= Voldemārs Sudmalis =

Latvian footballer (1922–1990)

Voldemārs Sudmalis (1922–1990) was a Latvian football defender, one of the most popular post-war footballers from Liepāja. Sudmalis is considered the most skillful footballer in the history of Liepāja, he had good speed, tactical strength and played well with the head.

==Biography==

Sudmalis started his career in Liepāja where he played with Olimpija Liepāja from 1942 to 1944. After World War II when Olimpija was reformed as Daugava Liepāja Sudmalis at first stayed with the club but in 1946 he was called up to Riga to join FK Dinamo Rīga which played in the Soviet league. From 1946 to 1948 he played with Dinamo in the first Soviet league but in 1949 as it was merged with Daugava Rīga and promoted to the Soviet Top League Sudmalis became a footballer for Daugava.

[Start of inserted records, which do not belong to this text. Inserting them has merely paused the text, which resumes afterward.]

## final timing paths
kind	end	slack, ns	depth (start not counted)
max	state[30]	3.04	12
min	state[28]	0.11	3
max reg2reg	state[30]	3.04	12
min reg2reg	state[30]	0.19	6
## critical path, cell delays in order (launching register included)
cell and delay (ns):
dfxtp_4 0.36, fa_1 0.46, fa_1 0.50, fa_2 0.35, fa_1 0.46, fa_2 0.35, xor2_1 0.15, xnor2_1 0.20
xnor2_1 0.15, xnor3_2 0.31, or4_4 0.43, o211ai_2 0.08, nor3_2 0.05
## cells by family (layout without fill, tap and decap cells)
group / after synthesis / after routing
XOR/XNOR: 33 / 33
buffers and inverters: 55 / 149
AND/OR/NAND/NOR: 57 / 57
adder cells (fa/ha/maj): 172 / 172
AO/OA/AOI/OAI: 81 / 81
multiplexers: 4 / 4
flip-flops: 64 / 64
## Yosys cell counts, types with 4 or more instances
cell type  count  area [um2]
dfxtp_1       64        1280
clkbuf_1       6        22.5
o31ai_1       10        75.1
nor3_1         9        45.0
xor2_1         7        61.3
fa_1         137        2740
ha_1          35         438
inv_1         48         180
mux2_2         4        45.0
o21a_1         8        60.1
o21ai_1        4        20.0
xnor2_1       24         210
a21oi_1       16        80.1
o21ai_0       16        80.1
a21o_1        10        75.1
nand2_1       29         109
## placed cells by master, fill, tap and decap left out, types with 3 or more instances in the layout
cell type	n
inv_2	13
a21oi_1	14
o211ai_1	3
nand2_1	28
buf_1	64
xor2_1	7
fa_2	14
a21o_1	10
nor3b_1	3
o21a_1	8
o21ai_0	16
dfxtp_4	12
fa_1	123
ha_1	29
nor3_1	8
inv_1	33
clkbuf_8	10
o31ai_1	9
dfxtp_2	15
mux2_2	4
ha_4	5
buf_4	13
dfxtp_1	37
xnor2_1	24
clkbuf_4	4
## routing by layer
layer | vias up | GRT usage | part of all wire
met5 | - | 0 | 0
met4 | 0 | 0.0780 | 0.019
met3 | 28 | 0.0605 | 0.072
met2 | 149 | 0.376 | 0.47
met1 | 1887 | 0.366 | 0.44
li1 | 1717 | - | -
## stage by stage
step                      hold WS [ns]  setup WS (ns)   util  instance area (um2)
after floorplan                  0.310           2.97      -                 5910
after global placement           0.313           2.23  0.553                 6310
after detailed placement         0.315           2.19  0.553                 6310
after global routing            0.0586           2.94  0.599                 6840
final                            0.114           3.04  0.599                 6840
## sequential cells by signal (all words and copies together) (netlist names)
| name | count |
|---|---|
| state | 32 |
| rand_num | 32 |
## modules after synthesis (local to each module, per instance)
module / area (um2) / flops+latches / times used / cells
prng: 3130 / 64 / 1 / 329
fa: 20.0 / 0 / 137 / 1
What follows belongs to an exercise in optimizing a design on an open flow for small area; a production flow would make more cautious choices.
At most, simulation tests tie the RTL to the original design; equivalence was not proved.
Power and IR drop assume default switching activity.

== lagoon ==
Design pst_brain_v2, start of the top module:
module pst_brain_v2 (
    input  wire        clk,
    input  wire        rst_n,
    input  wire [7:0]  cur0, cur1, cur2, cur3,
    output wire [7:0]  phase0, phase1, phase2, phase3,
    output wire [2:0]  winner,
    output wire [7:0]  winner_score,
    output wire [7:0]  winner_rel,
    output wire [7:0]  w_ab, w_ac, w_ad, w_bc, w_bd, w_cd,
    output wire [7:0]  seq_slot_A, seq_slot_B,
    output wire        seq_force_valid,
    output wire [7:0]  seq_force_pred,
    output wire [7:0]  pred_out,
    output wire [7:0]  pred_err,
    output wire        reward_out,
    output wire [2:0]  gamma_cnt,
    output wire        theta_tick,
    output wire        episode_last,
    output wire [2:0]  ep_winner,
    output wire [3:0]  ep_strength,
    output wire        ep_valid,
    output wire        exploit_mode,
    output wire        explore_mode,
    output wire [1:0]  confidence_level,
    output wire [2:0]  theta_cnt,
    output wire        delta_tick,
    output wire [2:0]  topic_winner,
    output wire [2:0]  topic_strength,
    output wire        topic_valid,
    output wire        err_explore
);
clock: 40.0 ns
lec_check: 0
abc_area: 1
cap_margin: 20
core_margin: 2
core_utilization: 40
cts_buf_list: sky130_fd_sc_hd__clkbuf_4
cts_cluster_size: 30
slew_margin: 20
run.sh (not shown) runs the stock make flow with config.mk's settings and CLKGATE_MAP_FILE= SYNTH_SCRIPT=/design/flow/synth_recipe.tcl, a recipe that flattens the netlist after the stock synthesis.
The following lists how harbor was set up differently from lagoon:
- a change of CTS_BUF_LIST from sky130_fd_sc_hd__clkbuf_4 to sky130_fd_sc_hd__clkbuf_8
- a change of CTS_CLUSTER_SIZE from 30 to 16
- an added CTS_CLUSTER_DIAMETER of 80
==> comparison <==
harbor ended up with fewer standard cells than lagoon.
Launching instance or port of the critical path = winner_r[2]: lagoon; launching instance or port of the critical path = winner_r[1]: harbor
Looking at net count reported at finish across lagoon and harbor, the one that comes out higher is lagoon.
harbor vs. lagoon: maximum frequency now sits at about the same level; power now sits lower; fraction of area in clock buffers and inverters now sits lower.
Looking at design area, harbor sits 780 sq um below lagoon.
Input changes introduced in fjord (baseline for comparison: harbor):
- a deleted CTS_CLUSTER_DIAMETER that had been 80
- a deleted CTS_CLUSTER_SIZE that had been 16
- a change of CTS_BUF_LIST from sky130_fd_sc_hd__clkbuf_8 to sky130_fd_sc_hd__clkbuf_2
Findings:
Between fjord and harbor, number of clock buffer instances in the layout is lower for harbor, fjord comes in above that. fjord vs. harbor: multi-input logic portion of the cell area lower, total power higher, final wirelength picked up an extra about 1.6%, via count of the routed design saw an increase, maximum frequency down 0.71%. harbor leaves more setup margin than fjord.
No functional check of the RTL was part of any run of this note.

========
pst_brain_v2, a different RTL version from the one above (not shown whole).
Size: ~2100 cells after synthesis, about 340 flip-flops, about 20000 sq um of cells after synthesis.
Design pst_brain_v2, start of the top module:
module pst_brain_v2 (
    input  wire        clk,
    input  wire        rst_n,
    input  wire [7:0]  cur0, cur1, cur2, cur3,
    output wire [7:0]  phase0, phase1, phase2, phase3,
    output wire [2:0]  winner,
    output wire [7:0]  winner_score,
    output wire [7:0]  winner_rel,
    output wire [7:0]  w_ab, w_ac, w_ad, w_bc, w_bd, w_cd,
    output wire [7:0]  seq_slot_A, seq_slot_B,
    output wire        seq_force_valid,
    output wire [7:0]  seq_force_pred,
    output wire [7:0]  pred_out,
    output wire [7:0]  pred_err,
    output wire        reward_out,
    output wire [2:0]  gamma_cnt,
    output wire        theta_tick,
    output wire        episode_last,
    output wire [2:0]  ep_winner,
    output wire [3:0]  ep_strength,
    output wire        ep_valid,
    output wire        exploit_mode,
    output wire        explore_mode,
    output wire [1:0]  confidence_level,
    output wire [2:0]  theta_cnt,
    output wire        delta_tick,
    output wire [2:0]  topic_winner,
    output wire [2:0]  topic_strength,
    output wire        topic_valid,
    output wire        err_explore
);
==> flow/config.mk <==
export PLATFORM = sky130hd
export DESIGN_NAME = pst_brain_v2
export DESIGN_NICKNAME = pst_brain_v2
export VERILOG_FILES = /design/flow/design.v
export SDC_FILE = /design/flow/constraint.sdc
export NUM_CORES = 4
export LEC_CHECK = 0
export ABC_AREA = 1
export CAP_MARGIN = 20
export CORE_MARGIN = 2
export CORE_UTILIZATION = 40
export SLEW_MARGIN = 20
==> flow/constraint.sdc <==
create_clock -name core_clock -period 40.0 [get_ports {clk}]
set_input_delay 8.0000 -clock core_clock [delete_from_list [all_inputs] [get_ports {clk}]]
set_output_delay 8.0000 -clock core_clock [all_outputs]
set_load 0.01 [all_outputs]
standard.sh (not shown) runs the stock make flow with config.mk's settings and CLKGATE_MAP_FILE= SYNTH_SCRIPT=/design/flow/synth_recipe.tcl, a recipe that flattens the netlist after the stock synthesis.
==> flow/flow/run.sh <==
#!/bin/bash
# Own layout flow: the standard layout (standard.sh, unchanged synthesis),
# with two layout choices changed:
#  - the port buffers that buffer_ports inserts use the smallest buffer cell
#  - the clock tree is built from clkbuf_8 clusters without dummy loads
# Each tool's output is kept in a log file in the work folder.
set -euo pipefail
export BUFFER_PORTS_ARGS="-buffer_cell sky130_fd_sc_hd__buf_1"
export CTS_ARGS="-sink_clustering_enable -repair_clock_nets -sink_clustering_size 12 -sink_clustering_max_diameter 60 -buf_list sky130_fd_sc_hd__clkbuf_8 -dont_use_dummy_load"
bash standard.sh synth > synth.log 2>&1
bash standard.sh > layout.log 2>&1
The baseline completed without violations.
Edit:
--- a/flow/flow/run.sh
+++ b/flow/flow/run.sh
@@ -8,3 +8,3 @@
 export BUFFER_PORTS_ARGS="-buffer_cell sky130_fd_sc_hd__buf_1"
-export CTS_ARGS="-sink_clustering_enable -repair_clock_nets -sink_clustering_size 12 -sink_clustering_max_diameter 60 -buf_list sky130_fd_sc_hd__clkbuf_8 -dont_use_dummy_load"
+export CTS_ARGS="-sink_clustering_enable -repair_clock_nets -sink_clustering_size 30 -sink_clustering_max_diameter 100 -buf_list sky130_fd_sc_hd__clkbuf_16 -dont_use_dummy_load"
 bash standard.sh synth > synth.log 2>&1
--- a/flow/config.mk
+++ b/flow/config.mk
@@ -10,3 +10,3 @@
 export CORE_MARGIN = 2
-export CORE_UTILIZATION = 40
+export CORE_UTILIZATION = 60
 export SLEW_MARGIN = 20
Effect: Via count grows slightly. Total power shrinks by a few percent. Register-to-register slack improved by 0.40 ns. Combinational power grows by a few percent. Worst setup slack improved by 0.40 ns. Cell area shrinks slightly. First-iteration DRC count grows by about a fifth.
Edit:
--- a/flow/flow/run.sh
+++ b/flow/flow/run.sh
@@ -8,3 +8,3 @@
 export BUFFER_PORTS_ARGS="-buffer_cell sky130_fd_sc_hd__buf_1"
-export CTS_ARGS="-sink_clustering_enable -repair_clock_nets -sink_clustering_size 30 -sink_clustering_max_diameter 100 -buf_list sky130_fd_sc_hd__clkbuf_16 -dont_use_dummy_load"
+export CTS_ARGS="-sink_clustering_enable -repair_clock_nets -sink_clustering_size 16 -sink_clustering_max_diameter 70 -buf_list sky130_fd_sc_hd__clkbuf_8 -dont_use_dummy_load"
 bash standard.sh synth > synth.log 2>&1
--- a/flow/config.mk
+++ b/flow/config.mk
@@ -10,3 +10,3 @@
 export CORE_MARGIN = 2
-export CORE_UTILIZATION = 60
+export CORE_UTILIZATION = 40
 export SLEW_MARGIN = 20
Cell area is higher by 1.2%; flip-flop and latch count is unchanged; power is about the same; sequential power is about the same; final cell count is higher by 7.2%; routed wire length is higher by 8.1%; combinational power is lower by about 3%.

## re-timing with driven ports
The results above use ideal ports. As a check the final layouts listed here were re-extracted and re-timed, cells and wires unchanged. Step 1 sets driving cells, clkbuf_16 on the clock port and buf_2 on the other inputs (assumed; they add their load-dependent delay and slew). Step 2, shift: input delay + t, output delay - t, t = (earliest + latest rising clock arrival at the registers) / 2. This alone moves slack from input paths to output paths. Three values: ideal ports, drivers, drivers and shift; two values: the first two.
| run | t (ns) | slack for setup (ns) | clock arrival spread, ns | slew at the worst register clock pin (ns) | cell pins on the clock port's net |
|---|---|---|---|---|---|
| lagoon | 0.891 | 28.836 / 28.836 / 28.426 | 0.085 / 0.085 | 0.08 / 0.08 | 1 |
| harbor | 0.696 | 28.809 / 28.809 / 28.426 | 0.029 / 0.029 | 0.12 / 0.12 | 1 |
| fjord | 1.115 | 28.729 / 28.675 / 28.465 | 0.124 / 0.124 | 0.12 / 0.12 | 1 |
| the first run of note 2 | 0.632 | 28.187 / 28.187 / 28.187 | 0.078 / 0.078 | 0.08 / 0.08 | 1 |
| the second run of note 2 | 0.569 | 28.583 / 28.583 / 28.557 | 0.041 / 0.041 | 0.12 / 0.12 | 1 |
| the third run of note 2 | 0.673 | 28.249 / 28.249 / 28.249 | 0.068 / 0.068 | 0.10 / 0.10 | 1 |
After both steps every run listed still meets setup and hold. The setup slack of lagoon, which loses most, moves by 0.000 ns with the drivers and by -0.410 ns with both steps.
This is an optimization exercise on Yosys and OpenROAD, whose aim is small area and a short achievable clock period, not a production implementation.
In this exercise RTL edits were held to simulation tests only and were not proved equivalent to the original.
Power and IR drop assume default switching activity.

`flow/run.sh`:
```
#!/bin/bash
# synth_recipe.tcl (not shown) runs the flow's synth.tcl, then flattens the netlist and writes it again
# the make line also repeats each setting of config.mk as NAME=value (left out here)
make -C /OpenROAD-flow-scripts/flow DESIGN_CONFIG=/design/flow/config.mk WORK_HOME=/design/flow/orfs CLKGATE_MAP_FILE= SYNTH_SCRIPT=/design/flow/synth_recipe.tcl finish
```
`flow/config.mk`:
```
export PLATFORM = sky130hd
export DESIGN_NAME = risc16b
export DESIGN_NICKNAME = risc16b
export VERILOG_FILES = /design/flow/design.v
export SDC_FILE = /design/flow/constraint.sdc
export NUM_CORES = 4
export LEC_CHECK = 0
export CAP_MARGIN = 20
export CORE_MARGIN = 2
export CORE_UTILIZATION = 40
export PLACE_DENSITY = 0.6
export SLEW_MARGIN = 20
```
`flow/constraint.sdc`:
```
create_clock -name core_clock -period 7.0 [get_ports {clk}]
set_input_delay 1.4000 -clock core_clock [delete_from_list [all_inputs] [get_ports {clk}]]
set_output_delay 1.4000 -clock core_clock [all_outputs]
set_load 0.01 [all_outputs]
```
Source: an optimization exercise on an open RTL-to-GDS flow (aim: small area and a short achievable clock period). Production flows keep margins and buffers that such runs may drop.
Where RTL was checked, it was by simulation tests only, not by an equivalence proof against the original.
The RTL of runs 1 to 4 was laid out without a check of its function.
Power is estimated from default activity; no workload was simulated.

### constraint.sdc
create_clock -name core_clock -period 5.0 [get_ports {clk}]
set_input_delay 1.0000 -clock core_clock [delete_from_list [all_inputs] [get_ports {clk}]]
set_output_delay 1.0000 -clock core_clock [all_outputs]
set_load 0.01 [all_outputs]
### config.mk
export PLATFORM = sky130hd
export DESIGN_NAME = video_gen
export DESIGN_NICKNAME = video_gen
export VERILOG_FILES = /design/flow/design.v
export SDC_FILE = /design/flow/constraint.sdc
export NUM_CORES = 4
export LEC_CHECK = 0
export CAP_MARGIN = 20
export CORE_AREA = 2.3 2.72 207.7 207.12
export DIE_AREA = 0 0 210 210
export SLEW_MARGIN = 20
### design.v
module sync_vg (
 input wire clk,
 input wire reset,
 input wire interlaced,
 input wire [11:0] v_total_0,
 input wire [11:0] v_fp_0,
 input wire [11:0] v_bp_0,
 input wire [11:0] v_sync_0,
 input wire [11:0] v_total_1,
 input wire [11:0] v_fp_1,
 input wire [11:0] v_bp_1,
 input wire [11:0] v_sync_1,
 input wire [11:0] h_total,
 input wire [11:0] h_fp,
 input wire [11:0] h_bp,
 input wire [11:0] h_sync,
 input wire [11:0] hv_offset_0,
 input wire [11:0] hv_offset_1,
 output reg vs_out,
 output reg hs_out,
 output reg de_out,
 output reg [12:0] v_count_out,
 output reg [11:0] h_count_out,
 output reg [11:0] x_out,
 output reg [12:0] y_out,
 output reg field_out
);
function sum_eq;
 input [11:0] a, b, c;
 reg [12:0] s, cy;
 begin
  s  = {1'b0, a} ^ {1'b0, b} ^ {1'b1, ~c};
  cy = ({1'b0, a} & {1'b0, b}) | ({1'b0, a} & {1'b1, ~c}) | ({1'b0, b} & {1'b1, ~c});
  sum_eq = &(s ^ {cy[11:0], 1'b0});
 end
endfunction
reg [11:0] h;
reg [11:0] v;
reg field;
reg lo_r, hi_r, vlo_r, vhi_r, le_d;
reg il;
reg [11:0] hk_r, vk0_r, vk1_r;
wire [11:0] vt  = field ? v_total_1 : v_total_0;
wire [11:0] vfp = (il & ~field) ? v_fp_1 : v_fp_0;
wire [11:0] vsy = field ? v_sync_1 : v_sync_0;
wire [11:0] hvo = field ? hv_offset_1 : hv_offset_0;
wire [11:0] vk = field ? vk1_r : vk0_r;              
wire h0 = ~|h;
wire [12:0] hp1 = {1'b0, h} + 13'd1;
wire line_end = (hp1 == {1'b0, h_total});
wire lo = h0 ? ~|hk_r : (lo_r | (&x_out));           
wire [11:0] x_next = (h0 ? ~hk_r : x_out) + 12'd1;
wire hi = h0 | (hi_r & ~sum_eq(h, h_fp, h_total));    
wire v0 = ~|v;
wire [12:0] vp1 = {1'b0, v} + 13'd1;
wire frame_end = (vp1 == {1'b0, vt});
wire [12:0] y_base = v0 ? (il ? {~vk, field} : {1'b0, ~vk}) : y_out;
wire [12:0] y_cy;
assign y_cy[0] = ~il;
assign y_cy[1] = il | y_base[0];
genvar gi;
generate for (gi = 2; gi <= 12; gi = gi + 1) begin : ycarry
 assign y_cy[gi] = y_cy[gi-1] & y_base[gi-1];
end endgenerate
wire [12:0] y_next = y_base ^ {y_cy[12] & il, y_cy[11:0]};
wire y_ones = (&y_out[11:1]) & (il ? y_out[12] : y_out[0]);
wire vlo = v0 ? ~|vk : (vlo_r | (le_d & y_ones));    
wire vhi = v0 | (vhi_r & ~(le_d & sum_eq(v, vfp, vt)));   
wire v_en = v0 | le_d;
wire at_hvo = (h == hvo);
always @(posedge clk) begin
 il <= interlaced;
 hk_r <= h_sync + h_bp;
 vk0_r <= v_sync_0 + v_bp_0;
 vk1_r <= v_sync_1 + v_bp_1;
 lo_r <= lo;
 hi_r <= hi;
 vlo_r <= vlo;
 vhi_r <= vhi;
 if (reset) begin
  h <= 12'd0;
  v <= 12'd0;
  field <= 1'b0;
  le_d <= 1'b0;
  vs_out <= 1'b0;
  hs_out <= 1'b0;
  de_out <= 1'b0;
  field_out <= 1'b0;
 end else begin
  h <= line_end ? 12'd0 : hp1[11:0];
  if (line_end)
   v <= frame_end ? 12'd0 : vp1[11:0];
  if (il & line_end & frame_end)
   field <= ~field;
  le_d <= line_end;
  hs_out <= (h < h_sync);
  de_out <= lo & hi & vlo & vhi;
  if (v0 & at_hvo)
   vs_out <= 1'b1;
  else if ((v == vsy) & at_hvo)
   vs_out <= 1'b0;
  h_count_out <= h;
  x_out <= x_next;
  if (v_en) begin
   v_count_out <= v0 ? (field ? {1'b0, v_total_0} : 13'd0) : v_count_out + 13'd1;
   y_out <= y_next;
  end
  field_out <= field;
 end
end
endmodule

Over four seasons Sudmalis played 87 matches in the top Soviet league with Daugava and scored 1 goal. After the 1952 Daugava got relegated to the 1st Soviet league again, after one more season (with 9 appearances for Daugava) Sudmalis returned to Liepāja where he joined Liepājas Metalurgs (former Daugava Liepāja). Sudmalis played with Sarkanais Metalurgs until 1959 when the club earned promotion to the second Soviet league, over these years winning the Latvian league title five times and the Latvian Cup two times.

After retiring from football Sudmalis worked in the Sarkanais Metalurgs metallurgy factory. He died at the age of 68 in the autumn of 1990.